Why does unpartitioned Hitachi HDS5C3020 drive start consuming 50% more power 15 minutes after boot?
- by Pro Backup
In a Debian 6.0.6 system there are 74 pieces of 2TB Toshiba DT01ABA200 drives. These drives are identified as Hitachi HDS5C3020BLE630 drives running firmware revision MZ4OAAB0. 64 Drives attached via HP SAS expander cards to an LSI 2008 SAS controller, another 5 drives are connected directly to the mainboard, 4 drives are connected to a Sil based PCI controller and last 1 drive is only powered and has no data cable connected. The controller LSI and Sil card's their onboard BIOS are both disabled and the mpt2sas and sata_sil modules are removed from the Linux debian 2.6.32-5-amd64 #1 SMP Sun Sep 23 10:07:46 UTC 2012 x86_64 GNU/Linux kernel. The mpt2sas module is loaded after boot using a modprobe command in /etc/rc.local. These 74 drives are not partitioned, neither formatted and also not mounted.
The system consumes:
with 0 drives: 70.6 - 70.9 Watt (also 15 minutes after boot);
with 74 drives: 330 - 360 Watt, just after boot (is equivalent to 3.5 - 3.9W per drive in idle state);
with 74 drives: 420 - 466 Watt, each time in the 15th minute of uptime (is equivalent to 4.7 - 5.3W per drive in idle state).

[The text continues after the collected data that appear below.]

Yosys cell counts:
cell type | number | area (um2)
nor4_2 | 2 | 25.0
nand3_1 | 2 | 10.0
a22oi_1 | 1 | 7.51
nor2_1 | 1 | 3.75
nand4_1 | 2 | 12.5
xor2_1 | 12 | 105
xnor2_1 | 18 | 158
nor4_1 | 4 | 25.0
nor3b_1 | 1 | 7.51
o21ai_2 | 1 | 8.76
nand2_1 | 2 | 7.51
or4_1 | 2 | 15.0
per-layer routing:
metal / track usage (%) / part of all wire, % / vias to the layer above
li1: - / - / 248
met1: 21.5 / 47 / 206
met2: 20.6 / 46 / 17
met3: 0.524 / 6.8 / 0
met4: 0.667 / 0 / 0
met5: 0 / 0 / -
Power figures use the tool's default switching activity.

The drive specification lists 4.7W as read/write, and 3.3W as idle power consumption.
The increased power consumption is most likely on the 5V line, because after roughly 1 minute an "over current protection" (OCP) of the power supply (PSU) shuts down the power. The used PSU is a single rail model with an OCP of 122A on the 12V line and 55A on the 5V line.
Regression:
It doesn't matter whether the drive its APM value is set to disabled or 1 (maximum power saving).
The operating system records no read/write activity in /proc/diskstats. The values there are identical (28 read, 0 write operations) as immediately after the modprobe operation.

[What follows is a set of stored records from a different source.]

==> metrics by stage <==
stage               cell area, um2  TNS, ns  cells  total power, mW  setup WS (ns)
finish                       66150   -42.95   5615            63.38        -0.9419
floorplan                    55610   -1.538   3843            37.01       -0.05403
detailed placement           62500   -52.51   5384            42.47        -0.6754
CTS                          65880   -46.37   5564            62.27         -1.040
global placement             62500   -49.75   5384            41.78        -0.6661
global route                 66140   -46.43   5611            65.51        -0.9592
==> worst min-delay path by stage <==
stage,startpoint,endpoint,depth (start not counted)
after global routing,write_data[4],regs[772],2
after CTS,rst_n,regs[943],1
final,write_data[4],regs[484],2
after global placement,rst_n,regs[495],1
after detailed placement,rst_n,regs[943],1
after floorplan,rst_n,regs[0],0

Can't test what happens when booting into the mainboard it's BIOS - to exclude any OS intervention - because the Super Micro X8SI6-F mainboard running firmware 06/27/12 has a bug that incorrectly reads a +74.0 C CPU sensor temperature as "High" in BIOS mode, and shuts down the power after 1 minute.
What might be causing the drive read/write activity on all drives in the 15th minute after boot and how to prevent it from happening?